A bipartisan group of senators introduced a sweeping bill Tuesday that would allow the federal government to regulate and even ban foreign-produced technology, including TikTok.
The bill, the Restricting the Emergence of Security Threats that Risk Information and Communications Technology Act, or RESTRICT Act, would give the secretary of commerce broad power to regulate tech produced by six countries that have adversarial relationships with the U.S.: China, Cuba, Iran, North Korea, Russia and Venezuela.
The White House endorsed the RESTRICT Act on Tuesday, calling it “a systematic framework for addressing technology-based threats to the security and safety of Americans.”
While the bill doesn’t cite TikTok by name, the senators who introduced it repeatedly touched on fears that TikTok, a social video app owned by the Chinese company ByteDance that’s wildly popular in the U.S. and around the world, gives Beijing a steady stream of information about its users.
“It is widely acknowledged that TikTok’s a threat to our national security,” Sen. John Thune, R-N.D., said at a news conference.

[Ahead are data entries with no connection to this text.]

==> design.v <==
module mux_8x1_32bit (Y, S, A, B, C, D, E, F, G, H);
	input wire [31:0] A,B,C,D,E,F,G,H;
	input wire [2:0] S;
	output reg [31:0] Y;
	always @ (S,A,B,C,D,E,F,G,H)
	case(S)
		3'b000:	Y=A;
		3'b001:	Y=B;
		3'b010:	Y=C;
		3'b011:	Y=D;
		3'b100:	Y=E;
		3'b101:	Y=F;
		3'b110:	Y=G;
		3'b111:	Y=H;
	endcase  
endmodule  
==> run.sh <==
#!/bin/bash
# OpenROAD 26Q1-2900-gdf79404cd8, Yosys 0.63+post, stock flow scripts
make -C /OpenROAD-flow-scripts/flow DESIGN_CONFIG=/design/flow/config.mk WORK_HOME=/design/flow/orfs finish
==> config.mk <==
export PLATFORM = sky130hd
export DESIGN_NAME = mux_8x1_32bit
export DESIGN_NICKNAME = mux_8x1_32bit
export VERILOG_FILES = /design/flow/design.v
export SDC_FILE = /design/flow/constraint.sdc
export NUM_CORES = 4
export LEC_CHECK = 1
export CORE_AREA = 10 10 120 120
export DIE_AREA = 0 0 130 130
==> constraint.sdc <==
current_design mux_8x1_32bit

set clk_period 5.8
set clk_io_pct 0.2

create_clock -name clk0 -period $clk_period

set non_clock_inputs [all_inputs -no_clocks]
set_input_delay [expr $clk_period * $clk_io_pct] -clock clk0 $non_clock_inputs
set_output_delay [expr $clk_period * $clk_io_pct] -clock clk0 [all_outputs]
==> Changelog: implementation <==
## Flow update

- Worst setup margin: 1150 ps
- Port Buf Inserts: 291
- WHS Path Cells: 4
- Hold Buf Count CTS: 0
- # Cells Yosys: 306
- # clk buffers: 0
- RSZ-0062 raised after global routing: false
- Aoi share: 0.499
- Die extent in x: 130 um
- Crit path kind: primary input to output pin
- Drt first pass iters: 4
- I/O Pins: 291
- Number of max-cap violations: 0
- Tot GR Track Use: 0.163
- Grt total ovfl: 0
- XOR Share, Synth: 0
- Logic area: 2010 um2
- Floorplan core area: 11900 um2
- Number of remaining DRC errors: 0
- HP Class: primary input to output pin
- Syn avg cell area: 7.34 um2
- Top Layout Cells: clkdlybuf4s50_1 (288), a22oi_1 (53), nand2b_1 (32)
- Hold path start: S[0]
- Status: finished, final reports clean
- Final Util: 0.434
- Leakage: 1.85 nW
- Post-Synth Adder-Cell Area: 0
- Arrival time at the worst endpoint: 3490 ps
- Clock period minus worst slack: 4650 ps
- Simple-Gate Fraction of Synth Area: 0.196
- Top area cell types: a22oi_1 (18%), mux2_2 (14%), a21bo_2 (11%)
- Initial DRC count: 156
- Final Hold Fails: 0
- First-pass GRT wire length: 21.6 mm
- Die Y: 130 um
- Post-CTS Repair Setup Buffers: 0
- Post-route total power: 374 uW
- Chip area: 16900 um2
- Final Cycle Share: 0.802
- Distinct cells, synth: 29
- Post-route ant nets: 0
- WL final: 15.0 mm
- Max Slew Vio Count: 0
- Initial antenna violation count: 0
- OpenROAD warning count: 32
- Main logic family: AND-OR/OR-AND gates
- DR vias: 3487
- Cell area after synthesis: 2240 um2
- Resized cells post-CTS: 0
- Maximum fanout along the worst path: 63
- Layout area overhead: 130%
- Crit path required time: 4640 ps
- GPL Wtd Cong: 0.851
- Setup tns final: 0 ps
- Worst hold endpoint: Y[27]
- Pre-CTS setup slack: 1080 ps
- Max Clk Rate: 0.215 GHz
- VDD IR max: 0.0273 mV
- Most frequent logic cell in the layout: clkdlybuf4s50_1
- Vias in the first global route: 3716
- # fillers: 1239
- Pwr dens: 72.5 nW/um2
- Area leader, netlist: a22oi_1
- Diode count: 0
- Flip-flops: 0
- Mapped Cells: 306
- Yosys stat area: 2240 um2
- Layout cells sized above 1: 0.124
- Seq share, synth: 0
- Initial Util: 0.188
- Mux frac, synth: 0.197
- Register Area: 0 um2
- Slew headroom: 0.522
- Post-DP HPWL: 12.2 mm
- CP startpoint kind: primary input
- Ys Warns: 1
- Avg WL per Cell: 21.0 um
- Vias/cell: 4.89
- Largest net degree at the start of global routing: 69
- Type of destination of the critical path: output pin
- Final setup violation count: 0
- Area leader share: 0.177
- Cell row count: 40
- Hold Worst Slack: 3230 ps
- Least-Margin Pin Slew: 717 ps
[layout make-up]
cell class | count | share of cell area
inverter | 3 | 0.00218
tap | 147 | 0.0356
multi-input combinational | 264 | 0.389
timing repair buffer | 299 | 0.573
[metal layers]
metal	share of wire	up-vias	track usage
met2	0.50	172	0.296
li1	-	1722	-
met5	0	-	0
met1	0.38	1591	0.189
met4	0.0025	0	0.00397
met3	0.11	2	0.0572
[worst max-delay path by stage]
stage	from	end	slack [ps]	depth (start not counted)
CTS	S[1]	Y[19]	1080	6
global route	S[1]	Y[24]	970	6
finish	S[1]	Y[19]	1150	6
[critical path: stages]
cell and delay [ps]:
buf_4 540, and3b_1 650, buf_4 330, a22oi_1 110
a31oi_1 180, clkdlybuf4s50_1 500
[cells by family (layout without fill, tap and decap cells)]
group,after synthesis,in the layout
simple gates,82,82
compound gates,145,145
buf+inv,42,302
mux,37,37
[stage by stage]
| stage | cells | instance area [um2] |
|---|---|---|
| final | 713 | 5170 |
| after global placement | 713 | 5170 |
| after floorplan | 306 | 2240 |
| after detailed placement | 713 | 5170 |
| after global routing | 713 | 5170 |
| after CTS | 713 | 5170 |
[synthesized netlist by cell type (2+ instances only)]
| master | number |
|---|---|
| a22oi_1 | 53 |
| nand2b_1 | 32 |
| nor2_1 | 29 |
| mux2_2 | 28 |
| a31oi_1 | 27 |
| buf_2 | 26 |
| a21bo_2 | 25 |
| o211ai_1 | 25 |
| nand2_1 | 11 |
| mux2i_1 | 6 |
| clkbuf_1 | 5 |
| a221oi_1 | 3 |
| buf_4 | 3 |
| buf_6 | 3 |
| inv_1 | 3 |
| mux4_2 | 3 |
| nand4b_1 | 3 |
| o21ai_0 | 3 |
| o2bb2ai_1 | 3 |
| o32a_1 | 3 |
| a21oi_1 | 2 |
| and3b_1 | 2 |
| and4b_1 | 2 |
[report_power, final]
group	internal (mW)	leakage, nW	total [mW]	switching, mW
sequential	0	0	0	0
combinational	0.267	1.85	0.374	0.108
clock	0	0	0	0
total	0.267	1.85	0.374	0.108
Power is estimated from default activity; no workload was simulated.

Thune, a member of Republican leadership and a senior member of the Commerce Committee, is sponsoring the bill with Senate Intelligence Committee Chair Mark Warner, D-Va.; the legislation has 10 co-sponsors, five from each party.
“I’m particularly concerned about TikTok’s connections to the Chinese Communist Party, which repeatedly, repeatedly spies on American citizens,” Thune added.

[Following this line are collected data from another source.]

==> /design/flow/design.v <==
module interrupt_controller(
pclk,preset,paddr,pwdata,prdata,penable,pready,pwrite,
interrupt_active,interrupt_to_be_service,interrupt_serviced,interrupt_valid
);
parameter NO_OF_PERIPHERALS = 8;
parameter WIDTH = $clog2(NO_OF_PERIPHERALS);
parameter S_NO_INTERRUPT = 3'b001;
parameter S_ACTIVE_INTERRUPT = 3'b010;
parameter S_SERVICE_DONE = 3'b100;
input pclk,preset,penable,pwrite;	
input [WIDTH-1:0] paddr;		 
input [WIDTH-1:0] pwdata;		 
output reg [WIDTH-1:0] prdata;	 
output reg pready;
input [NO_OF_PERIPHERALS-1:0] interrupt_active;
input interrupt_serviced;
output reg [WIDTH-1:0] interrupt_to_be_service;
output reg interrupt_valid;
reg [WIDTH-1:0] priority_reg [NO_OF_PERIPHERALS-1:0];
reg [2:0] state,next_state;
reg [WIDTH-1:0] highest_priority_value;
reg [WIDTH-1:0] highest_priority_peri;
reg flag;
always @(posedge pclk) begin
	if (preset) begin
		prdata <= 0;
		pready <= 0;
		state <= S_NO_INTERRUPT;
		next_state <= S_NO_INTERRUPT;
		interrupt_to_be_service <= 0;
		interrupt_valid <= 0;
		flag <= 0;
		highest_priority_peri <= 0;
		highest_priority_value <= 0;
		for (int i=0;i<NO_OF_PERIPHERALS;i++) priority_reg[i] <= 0;
	end
	else begin
		if (penable==1) begin
			pready <= 1;
			if (pwrite==1) begin
				priority_reg[paddr] <= pwdata;
			end
			else begin
				prdata <= priority_reg[paddr];
			end
		end
		else begin
			pready <= 0;
		end
	end
end
always @(posedge pclk) begin
	if (preset == 0) begin
		case (state)
			S_NO_INTERRUPT: begin
				if(interrupt_active != 0) begin
					next_state <= S_ACTIVE_INTERRUPT;
					flag <= 1;
				end
				else begin
					next_state <= S_NO_INTERRUPT;
				end
			end
			S_ACTIVE_INTERRUPT: begin
				for (int i=0;i<NO_OF_PERIPHERALS;i++) begin
					if (interrupt_active[i] == 1) begin
						if (flag) begin
							highest_priority_value <= priority_reg[i];
							highest_priority_peri <= i;
							flag <= 0;
						end
						else begin
							if (priority_reg[i] > highest_priority_value) begin
								highest_priority_value <= priority_reg[i];
								highest_priority_peri <= i;
							end
						end
					end
				end
				interrupt_valid <= 1;
				interrupt_to_be_service <= highest_priority_peri;
				next_state <= S_SERVICE_DONE;
			end
			S_SERVICE_DONE : begin
				if (interrupt_serviced) begin
					interrupt_valid <= 0;
					interrupt_to_be_service <= 0;
					highest_priority_peri <= 0;
					highest_priority_value <= 0;
					if (interrupt_active != 0) begin
						next_state <= S_ACTIVE_INTERRUPT;
						flag <= 1;
					end
					else begin
						next_state <= S_NO_INTERRUPT;
					end
				end
			end
		endcase
	end
end
always @(posedge pclk) begin
	state <= next_state;
end
endmodule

Brooke Oberwetter, a spokesperson for TikTok, said in an email that the Biden administration already has the power to oversee the app through the Committee on Foreign Investment in the United States, known as CFIUS, and that a blanket ban would be counterproductive for U.S. interests.
“We appreciate that some members of Congress remain willing to explore options for addressing national security concerns that don’t have the effect of censoring millions of Americans,” Oberwetter said. “A U.S. ban on TikTok is a ban on the export of American culture and values to the billion-plus people who use our service worldwide.”
Oberwetter noted that TikTok had negotiated a deal with CFIUS that the Biden administration has been reviewing for six months.
But the bill’s implications go beyond TikTok. It’s designed to let the federal government pre-empt situations in which technology produced in any of the six authoritarian countries named in the bill becomes popular in the U.S., as was the case with the Russian antivirus company Kaspersky, which is banned on federal computers, and the Chinese telecommunications equipment manufacturers Huawei and ZTE.
The bill doesn’t explicitly say how a ban would take effect. Warner said at Tuesday’s news conference that it “gives the secretary of commerce a series of tools to mitigate, divest, up to and including banning,” technology that would harm the U.S.
The tools apply to technology that could be used to interfere in elections, that is designed with deceptive intent or that could otherwise present a national security risk, the bill says.
The legislation comes in a widespread U.S. crackdown on TikTok. The White House has instructed all federal employees to delete it from their work devices before the end of the month after Congress passed a ban on the app on government devices late last year. A number of state governments have already banned it on work devices, and some universities have blocked students from accessing the site on school Wi-Fi.
Like most phone apps, TikTok has access to and collects substantial user data, which the company says helps improve their experience. The company has had to acknowledge at least one episode in which access to that data was abused. It admitted in December that some employees had spied on journalists’ location data in an attempt to identify which of its employees were speaking to the media.
Despite broad bipartisan support for some sort of crackdown on TikTok, some senators expressed reservations about a narrow approach that doesn’t address data security in a comprehensive way, including regulating the data brokers operating in the U.S. that scrape Americans’ data and sell it, including to foreign companies or entities.
“While it is sensible to restrict TikTok on government phones and government interests and the like, if that’s all you do, the big winners are these sleazy private data brokers who will move right in and pick up all of that,” Senate Finance Committee Chairman Ron Wyden, D-Ore., said in an interview Tuesday.
America needs a “comprehensive policy that starts closing the gaps,” Wyden said.
Many privacy experts say that while TikTok is a threat to Americans’ privacy, it’s not unique in that regard. China’s prolific cyberspies routinely hack Americans’ data. The U.S. has no major data privacy law, and an entire industry of data brokers buys, sells and trades Americans’ private information.
Caitriona Fitzgerald, the deputy director of the Electronic Privacy Information Center, a think tank, said TikTok represents “maybe 2% of the problem” when it comes to Americans’ privacy.
“Without the coverings of privacy law in the U.S., there are millions of apps that are collecting and abusing Americans’ data,” she said.